15 de noviembre de 2008

Luchar por el deporte

Robert Müller, portero alemán de hockey sobre hielo,fue sometido a una segunda operación para tratar de arrancarle un tumor de su cabeza, pero no hay nada que hacer. La enfermedad es irreversible. A pesar de la terrible noticia, a Muller aún le quedan ganas de vivir y se entrena a diario.

Todo empezó con unos mareos en noviembre de 2006, que le obligaron a abandonar la Copa de Alemania que se disputaba en Hannover. Le hicieron todo tipo de pruebas. Los estudios confirmaron la existencia de un tumor maligno en la cabeza, que le fue extirpado parcialmente. Después llegaron las tortuosas sesiones de quimioterapia, la radioterapia... Casi tres meses después, el arquero volvió a calzarse las cuchillas. Parecía un milagro.

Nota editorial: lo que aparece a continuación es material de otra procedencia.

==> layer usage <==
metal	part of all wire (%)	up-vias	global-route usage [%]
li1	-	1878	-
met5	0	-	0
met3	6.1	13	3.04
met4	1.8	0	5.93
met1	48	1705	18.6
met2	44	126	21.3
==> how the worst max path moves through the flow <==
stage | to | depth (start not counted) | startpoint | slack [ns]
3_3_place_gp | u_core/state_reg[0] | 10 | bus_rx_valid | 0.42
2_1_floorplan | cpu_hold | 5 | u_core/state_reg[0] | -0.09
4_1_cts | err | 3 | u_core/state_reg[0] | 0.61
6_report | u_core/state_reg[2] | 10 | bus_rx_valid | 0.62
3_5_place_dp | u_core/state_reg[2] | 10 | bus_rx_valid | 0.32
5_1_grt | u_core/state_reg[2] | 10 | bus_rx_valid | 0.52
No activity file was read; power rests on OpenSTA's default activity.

El nuevo golpe llegó el pasado mes de agosto, cuando en un control rutinario los médicos detectaron que el tumor había vuelto a salir. Esta vez era más grande que antes, presionaba los vasos sanguíneos... Se le practicó una nueva intervención, pero fue imposible extirpar todo el tumor. Desde entonces, Muller tiene la certeza de que no hay nada que hacer, que su vida se apaga rápidamente porque el glioblastoma que tiene en su cerebro, de cuarto grado, es especialmente agresivo.